Universality of spectra for interacting quantum chaotic systems

TL;DR

This paper demonstrates that under conditions of strong chaos and decoherence, the spectra of quantum dynamical systems exhibit universal behavior akin to random matrix ensembles, specifically real Ginibre matrices, in large dimensions.

Contribution

It establishes a universal spectral behavior for quantum systems under strong chaos and decoherence, linking their spectra to real Ginibre matrix ensembles in the large dimension limit.

Findings

Spectra have a single eigenvalue at unity, others within a disk in the complex plane.

Radius of the spectral disk depends on the number of measurement operators.

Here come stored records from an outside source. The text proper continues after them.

[config.mk]
export PLATFORM = sky130hd
export DESIGN_NAME = hzc_ctl
export DESIGN_NICKNAME = d
export VERILOG_FILES = /design/src/rtl/hzc_pkg.sv /design/src/rtl/hzc_decode.sv /design/src/rtl/hzc_loaduse.sv /design/src/rtl/hzc_redirect.sv /design/src/rtl/hzc_halt.sv /design/src/rtl/hzc_ctl.sv
export SDC_FILE = /design/constraint.sdc
export NUM_CORES = 1
export LEC_CHECK = 0
export BUFFER_PORTS_ARGS = -buffer_cell sky130_fd_sc_hd__buf_4
export CAP_MARGIN = 20
export CORE_ASPECT_RATIO = 0.7
export CORE_MARGIN = 2
export CORE_UTILIZATION = 37
export DETAILED_ROUTE_END_ITERATION = 10
export HOLD_SLACK_MARGIN = 0.05
export PLACE_DENSITY = 0.92
export SLEW_MARGIN = 25
export SYNTH_ARGS = -nofsm -noshare
export SYNTH_HDL_FRONTEND = slang
export SYNTH_SLANG_ARGS = --single-unit
[constraint.sdc]
create_clock -name clk -period 2.1 [get_ports clk]
set_input_delay 0.21 -clock clk [delete_from_list [all_inputs] [get_ports clk]]
set_output_delay 0.21 -clock clk [all_outputs]
set_load 0.02 [all_outputs]
[src/rtl/hzc_pkg.sv]
package hzc_pkg;

    localparam int OP_W   = 3;
    localparam int REG_W  = 3;
    localparam int NSRC   = 2;
    localparam int CTL_W  = OP_W + NSRC * REG_W;

    typedef enum logic [OP_W-1:0] {
        OP_ADD  = 3'd0,
        OP_NOR  = 3'd1,
        OP_LW   = 3'd2,
        OP_SW   = 3'd3,
        OP_BEQ  = 3'd4,
        OP_RSV  = 3'd5,
        OP_HALT = 3'd6,
        OP_NOOP = 3'd7
    } op_e;

    typedef enum logic [1:0] {
        PCS_SEQ      = 2'd0,
        PCS_HOLD     = 2'd1,
        PCS_REDIRECT = 2'd2
    } pcsel_e;

    // Source operands of a consumer: index 0 is the first field, 1 the second.
    typedef struct packed {
        logic [NSRC-1:0]            used;
        logic [NSRC-1:0][REG_W-1:0] src;
    } srcs_t;

    function automatic logic reads_first(op_e op);
        case (op)
            OP_ADD, OP_NOR, OP_LW, OP_SW, OP_BEQ: return 1'b1;
            default:                              return 1'b0;
        endcase
    endfunction

    function automatic logic reads_second(op_e op);
        case (op)
            OP_ADD, OP_NOR, OP_SW, OP_BEQ: return 1'b1;
            default:                       return 1'b0;
        endcase
    endfunction

endpackage

[src/rtl/hzc_decode.sv]
module hzc_decode
    import hzc_pkg::*;
(
    input  logic [CTL_W-1:0] ctl_i,
    output srcs_t            srcs_o
);
    op_e op;

    always_comb begin
        op = op_e'(ctl_i[CTL_W-1 -: OP_W]);
        srcs_o.used[0] = reads_first(op);
        srcs_o.used[1] = reads_second(op);
        srcs_o.src[0]  = ctl_i[2*REG_W-1 -: REG_W];
        srcs_o.src[1]  = ctl_i[REG_W-1:0];
    end
endmodule

[src/rtl/hzc_loaduse.sv]
module hzc_loaduse
    import hzc_pkg::*;
(
    input  logic [OP_W-1:0]  prod_op,
    input  logic [REG_W-1:0] prod_dst,
    input  srcs_t            cons,
    output logic             lu_req
);
    logic [NSRC-1:0] hit;

    for (genvar k = 0; k < NSRC; k++) begin : g_src
        assign hit[k] = cons.used[k] && (cons.src[k] == prod_dst);
    end

    assign lu_req = (op_e'(prod_op) == OP_LW) && (|hit);
endmodule

[src/rtl/hzc_redirect.sv]
module hzc_redirect
    import hzc_pkg::*;
#(
    parameter int PC_W = 16
) (
    input  logic [OP_W-1:0] exmem_op,
    input  logic            br_eq_i,
    input  logic            lu_req,
    input  logic [PC_W-1:0] pc_i,
    input  logic [PC_W-1:0] tgt_i,
    output logic [PC_W-1:0] next_pc_o,
    output pcsel_e          sel_o,
    output logic            stall_o,
    output logic            kill_ifid_o,
    output logic            kill_idex_o,
    output logic            kill_exmem_o
);
    logic taken;

    always_comb begin
        taken        = (op_e'(exmem_op) == OP_BEQ) && br_eq_i;
        stall_o      = lu_req && !taken;
        kill_ifid_o  = taken;
        kill_idex_o  = taken || lu_req;
        kill_exmem_o = taken;
        if (taken) begin
            sel_o     = PCS_REDIRECT;
            next_pc_o = tgt_i;
        end else if (lu_req) begin
            sel_o     = PCS_HOLD;
            next_pc_o = pc_i;
        end else begin
            sel_o     = PCS_SEQ;
            next_pc_o = pc_i + PC_W'(1);
        end
    end
endmodule

[src/rtl/hzc_halt.sv]
module hzc_halt
    import hzc_pkg::*;
(
    input  logic            clk,
    input  logic            rst,
    input  logic [OP_W-1:0] memwb_op,
    output logic            halt_o
);
    logic seen_q;
    logic at_end;

    assign at_end = (op_e'(memwb_op) == OP_HALT);

    always_ff @(posedge clk) begin
        if (rst)         seen_q <= 1'b0;
        else if (at_end) seen_q <= 1'b1;
    end

    assign halt_o = seen_q || at_end;
endmodule

[src/rtl/hzc_ctl.sv]
module hzc_ctl
    import hzc_pkg::*;
#(
    parameter int PC_W = 16
) (
    input  logic             clk,
    input  logic             rst,
    input  logic [CTL_W-1:0] ifid_ctl,
    input  logic [OP_W-1:0]  idex_op,
    input  logic [REG_W-1:0] idex_dst,
    input  logic [OP_W-1:0]  exmem_op,
    input  logic [OP_W-1:0]  memwb_op,
    input  logic             br_eq_i,
    input  logic [PC_W-1:0]  br_target_i,
    input  logic [PC_W-1:0]  pc_i,
    output logic [PC_W-1:0]  next_pc_o,
    output logic [1:0]       pc_sel_o,
    output logic             stall_o,
    output logic             kill_ifid_o,
    output logic             kill_idex_o,
    output logic             kill_exmem_o,
    output logic             halt_o
);
    srcs_t  cons;
    logic   lu_req;
    pcsel_e sel;

    hzc_decode u_dec (
        .ctl_i  (ifid_ctl),
        .srcs_o (cons)
    );

    hzc_loaduse u_lu (
        .prod_op  (idex_op),
        .prod_dst (idex_dst),
        .cons     (cons),
        .lu_req   (lu_req)
    );

    hzc_redirect #(.PC_W(PC_W)) u_rd (
        .exmem_op     (exmem_op),
        .br_eq_i      (br_eq_i),
        .lu_req       (lu_req),
        .pc_i         (pc_i),
        .tgt_i        (br_target_i),
        .next_pc_o    (next_pc_o),
        .sel_o        (sel),
        .stall_o      (stall_o),
        .kill_ifid_o  (kill_ifid_o),
        .kill_idex_o  (kill_idex_o),
        .kill_exmem_o (kill_exmem_o)
    );

    assign pc_sel_o = sel;

    hzc_halt u_halt (
        .clk      (clk),
        .rst      (rst),
        .memwb_op (memwb_op),
        .halt_o   (halt_o)
    );
endmodule

* After elaboration in Yosys (flattened, before gate mapping) *
Index checks and enable logic that the tools add are counted.

operators by class
  $add $sub $neg = 1
  multiply operators = 0
  divide/modulo/power cells = 0
  $lt $le $gt $ge = 0
  equality and inequality tests = 9
  shift-type cells = 0
  multiplexer cells = 6
  bitwise operators = 0
  reductions and logical operators = 12

operators with widths
  kind                                                              count
  16-bit two-way mux                                                2
  16-bit by 1-bit adder with 16-bit output (second input constant)  1
  3-bit by 2-bit == test with 1-bit output (second input constant)  3
  3-bit == test (second input constant)                             3
  3-bit == test                                                     2
  1-bit logical AND                                                 5
  5-bit OR reduction                                                1
  4-bit OR reduction                                                1
  3-bit by 1-bit == test with 1-bit output (second input constant)  1
  3-bit zero test                                                   1
  1-bit two-way mux                                                 3
  1-bit logical OR                                                  2
  2-bit two-way mux                                                 1
  2-bit OR reduction                                                1
  1-bit zero test                                                   1

storage, ports and cells
  bits in registers = 1
  latch bits = 0
  bits in writable memories = 0
  ROM bits = 0
  input port bits = 56
  output and inout port bits = 23
  word-level logic and storage cells = 29
  memories = 0

* Depth between registers and ports, before layout *
  depth after elaboration = 8
  mapped depth = 7
  mapped depth without buffers = 6

* By module *
Synthesis repeated with hierarchy kept, for this count alone.

unflattened totals
  cells, all modules = 111
  area, all modules = 780.7 sq um

modules (own cells, without submodules)
  module        times used  cells each  area each (sq um)  sequential area each (sq um)
  hzc_redirect  1           87          586.8              0.0
  hzc_loaduse   1           11          77.6               0.0
  hzc_decode    1           8           60.1               0.0
  hzc_halt      1           5           56.3               20.0

* Least setup slack after synthesis *
Ideal clock, no wire load.

  kind = input -> output
  start = input idex_dst[2]
  end = output next_pc_o[1]
  data arrival time = 1.668 ns
  data required time = 1.890 ns
  path slack = 0.222 ns
  cell stages on the path = 5
  buffers on the path = 0
  path through = xor2_1 a2111oi_2 o211ai_1 mux2i_1 o21ai_0

on the way
  cells in the longest elaborated chain, start to end = 6
  elaborated cells on any way between the ends = 8
  classes of those cells = 2 x eq/ne; 2 x mux; 4 x reduce/logical

ends and longest elaborated chain
  item                  line                RTL
  from (decl)           hzc_ctl.sv:10       input logic [REG_W-1:0] idex_dst,
  3-bit == test         hzc_loaduse.sv:12   assign hit[k] = cons.used[k] && (cons.src[k] == prod_dst);
  1-bit logical AND     hzc_loaduse.sv:12
  2-bit OR reduction *  hzc_loaduse.sv:15   assign lu_req = (op_e'(prod_op) == OP_LW) && (|hit);
  1-bit logical AND *   hzc_loaduse.sv:15
  16-bit two-way mux *  hzc_redirect.sv:29  end else if (lu_req) begin
  16-bit two-way mux *  hzc_redirect.sv:26  if (taken) begin
  to (decl)             hzc_ctl.sv:16       output logic [PC_W-1:0] next_pc_o,

Mark *: on every way between the ends. The rest lies on a longest branch, timed or not.

* Worst setup path in the final report *
  start = input idex_dst[0]
  end = output next_pc_o[13]

Same word-level chain as after synthesis.

==> results.txt <==
Main synth FF type: dfxtp_1
post-route setup slack: 0.0777 ns
total power: 271 uW
Logic pwr share: 92.4%
first-pass GRT wire length: 3750 um
Critical Path RT: 1.89 ns
Place WS: 0.0805 ns
Site Rows: 13
cell area after placement: 1300 um2
RSZ-0062 raised after global routing: yes
area share of the largest cell type after synthesis: 10.5%
vias in the first global route: 936
vias: 1,192
Critical Path Start Type: input pin
Tmin final: 2.02 ns
most frequent CP cell: buf_4
Hold Path Class: input pin to flop
power per standard cell area: 207 nW/um2
max incr delay on CP: 0.53 ns
Max VDD drop: 0.182 mV
Synth Cell Area: 716 um2
GRT Resource Usage Total: 20.3%
CP arrival: 1.81 ns
n_diodes: 0
DRC: 0
CP Class: input pin to primary output
starting density of the core: 38.9%
Distinct cells, synth: 32
final hold vios: 0
TNS Setup: 0 ns
die height: 40.8 um
family with the most delay on the worst path: simple AND/OR/NAND/NOR gates
post-route cell area: 1310 um2
largest net degree at the start of global routing: 27
Placer Congestion: 0.807
Biggest register: u_halt.seen_q
synth cell count leaders: 20 x nor2_1, 14 x nand2_1, 13 x nand3_1
Max Fanout on Critical Path: 26
Max stage delay cell, worst path: or4_1
max-cap violation count: 0
Pre-antenna DRT Iters: 4
EDFF count, synth: 0
Switching Fraction: 43.4%
fin crit share: 96.3%
I/O Buffers: 78
Die X: 56.6 um
Core Util, Final: 71.5%
post-synthesis async set-or-reset flop share: 0%
status: completed
Total Wirelength: 2700 um
Syn Inst Count: 119
Relative slew margins: 65.1%
register area share after synthesis: 2.80%
Vias/cell: 5.54
leakage: 0.000629 uW
core area: 1840 um2
flops & latches, synth: 1
cts hold-fix bufs: 0
post-route ant nets: 0
switching pwr: 118 uW
total grt overflow: 0
worst-margin pin slew: 0.522 ns
HPWL Detailed: 2270 um
syn avg cell area: 6.01 um2
CP cell instances: buf_4 -> xor2_1 -> nor3_1 -> o211a_4 -> or4_1 -> a31oi_1 -> buf_4
Area growth syn-to-layout: 83.6%
biggest regs: u_halt.seen_q x1
Sequential Power Share: 7.6%
Post-Route Skew: 0 ns
synth top area cells: nor2_1 10%, nand3_1 9.1%, a31oi_1 7.9%, nand2_1 7.3%, xor2_1 7.3%
initial antenna violation count: 0
clock share of power: 0%
CP Buf/Inv Count: 2
endpoints failing setup: 0
Final nets: 252
syn nets: 176
Ports: 79
Die ar.: 2310 um2
Iter 0 DRT Violations: 32
Skew-Pair Late Insertion Delay: 0 ns
Syn. warnings: 0
maximum clock frequency: 494 MHz
cell with the most instances after synthesis: nor2_1
CTS clk-pin slew, worst paths: 0 ns
dominant cell type by area after synthesis: nor2_1
layout cell share with drive strength beyond 1: 44.6%
final slew viol count: 0
P_int: 154 uW
WL per Instance: 12.6 um
max reg flops: 1
Setup crit end kind: primary output
==> area by class of cell <==
| cell class | instances | area, um2 |
|---|---|---|
| fill | 166 | 524 |
| inverter | 4 | 15.0 |
| multi-input combinational | 106 | 636 |
| sequential | 1 | 20.0 |
| tap | 22 | 27.5 |
| timing repair buffer | 82 | 616 |
==> worst paths after layout <==
path                                                   end  slack, ns                        from  depth (start not counted)
worst max-delay path                         next_pc_o[13]       0.08                 idex_dst[0]                          7
worst min-delay path            u_halt.seen_q$_SDFFE_PP0P_       0.38                         rst                          2
worst max register to register  u_halt.seen_q$_SDFFE_PP0P_       1.42  u_halt.seen_q$_SDFFE_PP0P_                          2
worst min register to register  u_halt.seen_q$_SDFFE_PP0P_       0.58  u_halt.seen_q$_SDFFE_PP0P_                          2
==> cell usage in the layout (no fill, tap or decap), types with 3 or more instances in the layout <==
cell / count
a31oi_1: 9
buf_4: 82
inv_1: 4
nand2_1: 14
nand3_1: 13
nand4_1: 3
nor2_1: 20
o211ai_1: 3
o21ai_0: 6
o311ai_0: 3
o31ai_1: 4
or3_1: 5
or4_1: 6
xor2_1: 5
==> worst register-to-register path, stage by stage, from the launching register on <==
cell and delay [ns]:
dfxtp_1 0.27, o21bai_1 0.15, nor2b_1 0.14
==> cell families (layout without fill, tap and decap cells) <==
logic type | Yosys count | in the layout | share of synthesized area [%]
AND/OR/NAND/NOR | 67 | 67 | 46.0
AO/OA/AOI/OAI | 30 | 30 | 30.1
buffers and inverters | 12 | 86 | 9.44
XOR/XNOR | 7 | 7 | 8.57
adder cells (fa/ha/maj) | 1 | 1 | 1.75
multiplexers | 1 | 1 | 1.40
flip-flops | 1 | 1 | 2.80
==> metal layers <==
metal | up-vias | share of wire [%] | GRT usage (%)
met5 | - | 0 | 0
met4 | 0 | 0 | 0.595
met3 | 0 | 6.5 | 0.946
met2 | 53 | 57 | 45.6
met1 | 545 | 37 | 23.2
li1 | 594 | - | -
==> power groups by stage <==
stage | clock network, uW | logic (uW) | registers (uW)
floorplan | 0 | 103 | 20.5
global placement | 0 | 242 | 20.6
detailed placement | 0 | 249 | 20.6
CTS | 0 | 250 | 20.6
global route | 0 | 270 | 20.7
finish | 0 | 251 | 20.6
==> per-stage QoR <==
step	hold WS, ns	instances
after floorplan	0.282	119
after global placement	0.367	214
after detailed placement	0.379	214
after CTS	0.378	214
after global routing	0.385	215
final	0.376	215
==> repair_timing <==
action,4_1_cts,5_1_grt
setup buffers,0,1
setup endpoints to repair,0,4
resized for setup,0,1
endpoints found under the hold margin,0,0
(Power assumes the default switching activity.)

Spectral properties match those of real Ginibre matrix ensembles.

Abstract

We analyze a model quantum dynamical system subjected to periodic interaction with an environment, which can describe quantum measurements. Under the condition of strong classical chaos and strong decoherence due to large coupling with the measurement device, the spectra of the evolution operator exhibit an universal behavior. A generic spectrum consists of a single eigenvalue equal to unity, which corresponds to the invariant state of the system, while all other eigenvalues are contained in a disk in the complex plane. Its radius depends on the number of the Kraus measurement operators, and determines the speed with which an arbitrary initial state converges to the unique invariant state. These spectral properties are characteristic of an ensemble of random quantum maps, which in turn can be described by an ensemble of real random Ginibre matrices. This will be proven in the limit of large dimension.